■ **WORK ORDER**
Look in the data below for the line that contains "holdBufCountCts 0 \". Copy that line and the remaining lines exactly.

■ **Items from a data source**

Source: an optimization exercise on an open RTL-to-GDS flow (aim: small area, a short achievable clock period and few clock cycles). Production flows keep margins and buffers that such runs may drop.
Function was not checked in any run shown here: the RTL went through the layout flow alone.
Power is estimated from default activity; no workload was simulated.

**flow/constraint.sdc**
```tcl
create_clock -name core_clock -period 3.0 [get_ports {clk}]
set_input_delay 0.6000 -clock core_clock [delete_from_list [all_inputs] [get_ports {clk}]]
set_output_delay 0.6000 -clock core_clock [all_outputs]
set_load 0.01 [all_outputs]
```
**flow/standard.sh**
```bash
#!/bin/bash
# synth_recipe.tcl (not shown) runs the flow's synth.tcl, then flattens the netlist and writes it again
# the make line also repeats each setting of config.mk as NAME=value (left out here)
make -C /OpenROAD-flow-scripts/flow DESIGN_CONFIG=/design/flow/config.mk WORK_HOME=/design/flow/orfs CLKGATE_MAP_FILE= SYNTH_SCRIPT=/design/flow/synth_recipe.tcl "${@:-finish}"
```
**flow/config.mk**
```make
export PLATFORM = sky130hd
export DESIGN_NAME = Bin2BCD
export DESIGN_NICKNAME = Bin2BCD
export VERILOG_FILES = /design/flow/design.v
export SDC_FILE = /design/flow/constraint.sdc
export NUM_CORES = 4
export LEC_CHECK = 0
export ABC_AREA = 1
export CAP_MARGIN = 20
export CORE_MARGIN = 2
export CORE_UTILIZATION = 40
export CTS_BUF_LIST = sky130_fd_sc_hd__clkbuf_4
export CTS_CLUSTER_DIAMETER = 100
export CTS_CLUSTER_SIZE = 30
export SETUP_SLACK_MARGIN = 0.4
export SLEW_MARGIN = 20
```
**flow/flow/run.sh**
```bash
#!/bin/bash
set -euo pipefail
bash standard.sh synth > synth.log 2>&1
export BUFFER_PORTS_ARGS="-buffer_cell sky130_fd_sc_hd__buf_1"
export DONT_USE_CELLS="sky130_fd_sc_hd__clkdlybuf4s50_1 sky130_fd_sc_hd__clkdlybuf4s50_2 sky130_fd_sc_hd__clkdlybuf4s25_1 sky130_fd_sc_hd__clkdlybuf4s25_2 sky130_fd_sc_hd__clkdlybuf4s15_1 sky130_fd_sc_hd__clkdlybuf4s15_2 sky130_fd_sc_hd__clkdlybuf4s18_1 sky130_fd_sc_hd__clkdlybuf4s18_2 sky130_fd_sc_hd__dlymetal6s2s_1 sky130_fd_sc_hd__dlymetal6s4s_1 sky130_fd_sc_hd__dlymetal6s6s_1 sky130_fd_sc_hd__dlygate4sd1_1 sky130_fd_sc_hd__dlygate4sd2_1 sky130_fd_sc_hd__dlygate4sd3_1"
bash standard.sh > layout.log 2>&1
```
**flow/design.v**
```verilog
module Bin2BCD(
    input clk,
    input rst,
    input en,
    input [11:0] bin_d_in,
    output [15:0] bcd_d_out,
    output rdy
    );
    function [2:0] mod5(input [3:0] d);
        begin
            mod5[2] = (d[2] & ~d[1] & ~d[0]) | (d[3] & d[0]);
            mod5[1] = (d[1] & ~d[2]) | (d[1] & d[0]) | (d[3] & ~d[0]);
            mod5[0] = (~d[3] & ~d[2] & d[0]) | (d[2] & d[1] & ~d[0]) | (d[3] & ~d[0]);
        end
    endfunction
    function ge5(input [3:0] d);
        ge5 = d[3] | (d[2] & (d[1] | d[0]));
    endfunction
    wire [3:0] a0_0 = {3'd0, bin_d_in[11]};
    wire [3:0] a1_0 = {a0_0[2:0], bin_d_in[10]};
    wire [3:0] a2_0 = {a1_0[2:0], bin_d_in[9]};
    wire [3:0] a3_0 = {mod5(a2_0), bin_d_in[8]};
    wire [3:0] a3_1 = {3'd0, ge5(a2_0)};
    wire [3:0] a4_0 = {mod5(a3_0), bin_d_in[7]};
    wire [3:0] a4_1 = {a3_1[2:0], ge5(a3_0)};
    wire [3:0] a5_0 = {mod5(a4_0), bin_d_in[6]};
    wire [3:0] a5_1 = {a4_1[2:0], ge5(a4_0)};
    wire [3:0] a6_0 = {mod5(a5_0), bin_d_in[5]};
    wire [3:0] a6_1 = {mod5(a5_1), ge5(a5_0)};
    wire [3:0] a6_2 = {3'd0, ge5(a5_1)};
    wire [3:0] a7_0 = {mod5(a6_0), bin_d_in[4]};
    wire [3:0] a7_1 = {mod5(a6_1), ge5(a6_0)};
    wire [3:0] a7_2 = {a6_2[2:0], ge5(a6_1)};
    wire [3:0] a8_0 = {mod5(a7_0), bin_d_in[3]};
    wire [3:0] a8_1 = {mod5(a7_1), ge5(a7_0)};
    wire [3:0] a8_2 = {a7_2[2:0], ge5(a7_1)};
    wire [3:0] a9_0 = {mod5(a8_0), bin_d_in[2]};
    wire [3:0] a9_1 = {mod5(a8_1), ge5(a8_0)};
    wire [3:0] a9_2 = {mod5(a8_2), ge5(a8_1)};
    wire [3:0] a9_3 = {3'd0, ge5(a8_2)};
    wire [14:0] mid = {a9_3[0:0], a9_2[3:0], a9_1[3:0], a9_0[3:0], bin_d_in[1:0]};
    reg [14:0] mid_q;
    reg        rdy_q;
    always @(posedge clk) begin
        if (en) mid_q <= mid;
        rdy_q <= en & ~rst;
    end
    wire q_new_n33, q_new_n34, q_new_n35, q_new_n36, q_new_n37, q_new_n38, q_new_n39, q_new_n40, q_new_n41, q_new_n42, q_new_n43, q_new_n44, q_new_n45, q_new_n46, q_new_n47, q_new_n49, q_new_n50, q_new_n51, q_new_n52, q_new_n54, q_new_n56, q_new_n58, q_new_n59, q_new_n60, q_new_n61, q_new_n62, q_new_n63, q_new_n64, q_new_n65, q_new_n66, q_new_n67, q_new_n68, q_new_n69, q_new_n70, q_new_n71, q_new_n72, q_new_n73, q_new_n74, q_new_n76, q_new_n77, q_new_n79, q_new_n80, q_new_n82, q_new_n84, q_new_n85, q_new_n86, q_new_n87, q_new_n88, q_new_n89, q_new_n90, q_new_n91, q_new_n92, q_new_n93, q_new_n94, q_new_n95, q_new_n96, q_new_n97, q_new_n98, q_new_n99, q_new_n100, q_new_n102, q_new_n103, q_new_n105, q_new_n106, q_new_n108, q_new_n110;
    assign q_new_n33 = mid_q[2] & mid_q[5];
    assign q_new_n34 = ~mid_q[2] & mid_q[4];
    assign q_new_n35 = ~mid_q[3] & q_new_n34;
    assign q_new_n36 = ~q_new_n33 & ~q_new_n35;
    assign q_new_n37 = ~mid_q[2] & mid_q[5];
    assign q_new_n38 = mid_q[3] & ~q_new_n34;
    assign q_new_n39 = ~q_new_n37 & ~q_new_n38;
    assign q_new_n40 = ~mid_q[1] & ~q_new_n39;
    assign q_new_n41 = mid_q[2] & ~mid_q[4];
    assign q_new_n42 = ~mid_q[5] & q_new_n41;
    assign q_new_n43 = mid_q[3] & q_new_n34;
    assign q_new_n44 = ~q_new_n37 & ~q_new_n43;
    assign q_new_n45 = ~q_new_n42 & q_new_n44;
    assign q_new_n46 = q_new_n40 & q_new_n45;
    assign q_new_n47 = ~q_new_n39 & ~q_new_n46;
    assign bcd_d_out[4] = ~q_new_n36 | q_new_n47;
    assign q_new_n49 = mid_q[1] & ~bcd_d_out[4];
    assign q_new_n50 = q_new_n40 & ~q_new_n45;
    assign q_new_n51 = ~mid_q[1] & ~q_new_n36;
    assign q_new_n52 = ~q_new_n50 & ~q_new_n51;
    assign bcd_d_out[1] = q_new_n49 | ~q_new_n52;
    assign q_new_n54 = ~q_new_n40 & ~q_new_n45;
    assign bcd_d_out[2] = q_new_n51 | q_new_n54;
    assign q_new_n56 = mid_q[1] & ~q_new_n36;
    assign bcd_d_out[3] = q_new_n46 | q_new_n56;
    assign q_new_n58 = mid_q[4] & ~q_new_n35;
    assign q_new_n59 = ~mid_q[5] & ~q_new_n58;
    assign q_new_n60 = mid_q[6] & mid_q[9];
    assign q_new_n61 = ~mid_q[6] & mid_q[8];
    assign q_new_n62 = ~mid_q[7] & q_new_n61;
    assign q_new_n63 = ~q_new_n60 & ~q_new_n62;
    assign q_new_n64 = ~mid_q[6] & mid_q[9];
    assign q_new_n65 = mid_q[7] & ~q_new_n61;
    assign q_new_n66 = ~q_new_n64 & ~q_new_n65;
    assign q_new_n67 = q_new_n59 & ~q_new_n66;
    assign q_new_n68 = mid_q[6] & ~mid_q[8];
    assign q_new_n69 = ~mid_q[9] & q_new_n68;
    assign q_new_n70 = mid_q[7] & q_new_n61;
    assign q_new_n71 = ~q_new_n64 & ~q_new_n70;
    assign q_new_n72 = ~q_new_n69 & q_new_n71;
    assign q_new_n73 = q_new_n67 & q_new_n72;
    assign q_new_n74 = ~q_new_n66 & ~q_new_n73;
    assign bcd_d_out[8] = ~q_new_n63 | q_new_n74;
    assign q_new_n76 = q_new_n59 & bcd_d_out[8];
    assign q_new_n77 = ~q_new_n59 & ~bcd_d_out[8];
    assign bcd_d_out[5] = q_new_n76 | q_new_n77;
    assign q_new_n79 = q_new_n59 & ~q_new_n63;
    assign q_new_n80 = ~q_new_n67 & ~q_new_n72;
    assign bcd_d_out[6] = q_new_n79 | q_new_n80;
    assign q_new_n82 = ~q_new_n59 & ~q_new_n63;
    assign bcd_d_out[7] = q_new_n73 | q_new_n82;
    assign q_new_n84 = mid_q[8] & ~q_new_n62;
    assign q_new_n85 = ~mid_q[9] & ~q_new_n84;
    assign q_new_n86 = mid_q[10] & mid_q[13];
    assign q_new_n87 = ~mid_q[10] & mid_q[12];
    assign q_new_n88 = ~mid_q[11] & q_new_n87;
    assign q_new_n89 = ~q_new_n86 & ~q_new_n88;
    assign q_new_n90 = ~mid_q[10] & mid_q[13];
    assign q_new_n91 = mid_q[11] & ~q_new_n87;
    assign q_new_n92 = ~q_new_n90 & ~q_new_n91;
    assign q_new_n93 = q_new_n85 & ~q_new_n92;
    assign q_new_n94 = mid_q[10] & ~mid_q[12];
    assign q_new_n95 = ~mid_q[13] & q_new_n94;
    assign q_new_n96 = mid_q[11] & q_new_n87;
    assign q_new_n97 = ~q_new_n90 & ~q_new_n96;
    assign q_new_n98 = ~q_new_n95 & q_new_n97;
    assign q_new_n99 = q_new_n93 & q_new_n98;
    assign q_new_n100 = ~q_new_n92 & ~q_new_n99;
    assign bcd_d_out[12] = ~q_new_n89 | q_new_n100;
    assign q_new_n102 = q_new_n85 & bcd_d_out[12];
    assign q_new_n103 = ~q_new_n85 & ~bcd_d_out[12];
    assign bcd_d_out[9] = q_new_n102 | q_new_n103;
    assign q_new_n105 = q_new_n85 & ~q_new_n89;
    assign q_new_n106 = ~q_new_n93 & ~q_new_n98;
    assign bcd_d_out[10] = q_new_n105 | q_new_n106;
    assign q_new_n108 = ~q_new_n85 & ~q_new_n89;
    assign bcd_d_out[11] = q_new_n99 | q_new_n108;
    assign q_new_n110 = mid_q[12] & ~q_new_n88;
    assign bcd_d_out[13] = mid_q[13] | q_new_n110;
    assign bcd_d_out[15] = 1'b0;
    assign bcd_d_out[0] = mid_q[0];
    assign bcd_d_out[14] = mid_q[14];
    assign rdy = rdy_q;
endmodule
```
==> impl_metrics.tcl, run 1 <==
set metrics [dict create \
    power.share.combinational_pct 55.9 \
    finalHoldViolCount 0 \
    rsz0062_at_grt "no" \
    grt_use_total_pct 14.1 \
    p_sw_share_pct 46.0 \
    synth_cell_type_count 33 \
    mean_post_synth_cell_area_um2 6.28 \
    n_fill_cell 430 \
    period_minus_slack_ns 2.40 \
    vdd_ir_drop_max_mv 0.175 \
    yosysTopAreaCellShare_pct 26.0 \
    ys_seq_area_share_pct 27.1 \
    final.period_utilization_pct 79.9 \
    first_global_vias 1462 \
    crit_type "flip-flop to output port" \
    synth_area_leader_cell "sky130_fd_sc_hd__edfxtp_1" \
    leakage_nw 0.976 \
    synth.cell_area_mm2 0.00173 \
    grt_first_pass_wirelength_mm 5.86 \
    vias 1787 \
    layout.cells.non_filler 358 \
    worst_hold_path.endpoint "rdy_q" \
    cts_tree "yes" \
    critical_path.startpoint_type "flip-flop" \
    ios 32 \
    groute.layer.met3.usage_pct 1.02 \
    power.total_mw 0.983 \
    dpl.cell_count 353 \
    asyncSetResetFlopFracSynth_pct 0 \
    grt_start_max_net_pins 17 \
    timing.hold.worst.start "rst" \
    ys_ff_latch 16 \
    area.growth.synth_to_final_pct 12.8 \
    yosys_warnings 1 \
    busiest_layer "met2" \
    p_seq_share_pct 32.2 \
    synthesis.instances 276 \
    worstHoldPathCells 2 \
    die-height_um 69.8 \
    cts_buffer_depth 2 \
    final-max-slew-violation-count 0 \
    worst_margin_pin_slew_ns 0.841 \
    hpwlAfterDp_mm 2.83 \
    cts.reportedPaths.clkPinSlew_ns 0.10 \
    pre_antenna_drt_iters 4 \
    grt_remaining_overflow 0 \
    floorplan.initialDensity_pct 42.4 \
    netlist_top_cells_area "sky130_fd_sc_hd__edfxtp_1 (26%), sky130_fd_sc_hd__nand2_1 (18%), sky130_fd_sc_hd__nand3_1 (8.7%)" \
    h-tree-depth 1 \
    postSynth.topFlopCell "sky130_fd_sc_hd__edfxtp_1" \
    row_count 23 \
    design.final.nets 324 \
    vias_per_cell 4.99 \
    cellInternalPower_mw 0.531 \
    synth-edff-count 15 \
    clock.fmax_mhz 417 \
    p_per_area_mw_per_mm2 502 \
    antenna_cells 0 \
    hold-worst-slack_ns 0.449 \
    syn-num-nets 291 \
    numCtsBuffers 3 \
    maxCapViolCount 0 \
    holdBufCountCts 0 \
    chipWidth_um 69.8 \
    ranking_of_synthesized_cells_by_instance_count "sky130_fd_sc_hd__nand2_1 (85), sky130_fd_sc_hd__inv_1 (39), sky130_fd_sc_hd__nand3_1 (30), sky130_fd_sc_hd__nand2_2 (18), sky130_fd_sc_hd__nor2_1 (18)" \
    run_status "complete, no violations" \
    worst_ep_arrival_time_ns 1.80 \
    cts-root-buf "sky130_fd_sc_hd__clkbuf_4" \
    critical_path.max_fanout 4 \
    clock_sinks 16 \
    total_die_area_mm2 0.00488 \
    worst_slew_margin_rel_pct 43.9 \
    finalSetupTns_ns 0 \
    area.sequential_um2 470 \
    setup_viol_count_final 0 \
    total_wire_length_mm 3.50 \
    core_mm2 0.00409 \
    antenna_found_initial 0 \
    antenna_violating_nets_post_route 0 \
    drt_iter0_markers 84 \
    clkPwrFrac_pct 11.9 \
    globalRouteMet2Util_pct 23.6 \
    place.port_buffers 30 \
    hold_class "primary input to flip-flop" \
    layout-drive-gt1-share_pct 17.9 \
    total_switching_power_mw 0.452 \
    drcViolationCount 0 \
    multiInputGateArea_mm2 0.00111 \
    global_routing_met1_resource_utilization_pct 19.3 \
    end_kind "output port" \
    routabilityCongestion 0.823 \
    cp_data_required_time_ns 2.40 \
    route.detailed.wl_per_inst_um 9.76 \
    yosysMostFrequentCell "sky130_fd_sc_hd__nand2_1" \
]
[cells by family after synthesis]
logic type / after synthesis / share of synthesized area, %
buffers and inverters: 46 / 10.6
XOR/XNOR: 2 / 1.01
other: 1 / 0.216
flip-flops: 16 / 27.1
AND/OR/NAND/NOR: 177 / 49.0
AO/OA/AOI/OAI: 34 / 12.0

■ **EXERCISE RESPONSE**
    holdBufCountCts 0 \
    chipWidth_um 69.8 \
    ranking_of_synthesized_cells_by_instance_count "sky130_fd_sc_hd__nand2_1 (85), sky130_fd_sc_hd__inv_1 (39), sky130_fd_sc_hd__nand3_1 (30), sky130_fd_sc_hd__nand2_2 (18), sky130_fd_sc_hd__nor2_1 (18)" \
    run_status "complete, no violations" \
    worst_ep_arrival_time_ns 1.80 \
    cts-root-buf "sky130_fd_sc_hd__clkbuf_4" \
    critical_path.max_fanout 4 \
    clock_sinks 16 \
    total_die_area_mm2 0.00488 \
    worst_slew_margin_rel_pct 43.9 \
    finalSetupTns_ns 0 \
    area.sequential_um2 470 \
    setup_viol_count_final 0 \
    total_wire_length_mm 3.50 \
    core_mm2 0.00409 \
    antenna_found_initial 0 \
    antenna_violating_nets_post_route 0 \
    drt_iter0_markers 84 \
    clkPwrFrac_pct 11.9 \
    globalRouteMet2Util_pct 23.6 \
    place.port_buffers 30 \
    hold_class "primary input to flip-flop" \
    layout-drive-gt1-share_pct 17.9 \
    total_switching_power_mw 0.452 \
    drcViolationCount 0 \
    multiInputGateArea_mm2 0.00111 \
    global_routing_met1_resource_utilization_pct 19.3 \
    end_kind "output port" \
    routabilityCongestion 0.823 \
    cp_data_required_time_ns 2.40 \
    route.detailed.wl_per_inst_um 9.76 \
    yosysMostFrequentCell "sky130_fd_sc_hd__nand2_1" \
]
[cells by family after synthesis]
logic type / after synthesis / share of synthesized area, %
buffers and inverters: 46 / 10.6
XOR/XNOR: 2 / 1.01
other: 1 / 0.216
flip-flops: 16 / 27.1
AND/OR/NAND/NOR: 177 / 49.0
AO/OA/AOI/OAI: 34 / 12.0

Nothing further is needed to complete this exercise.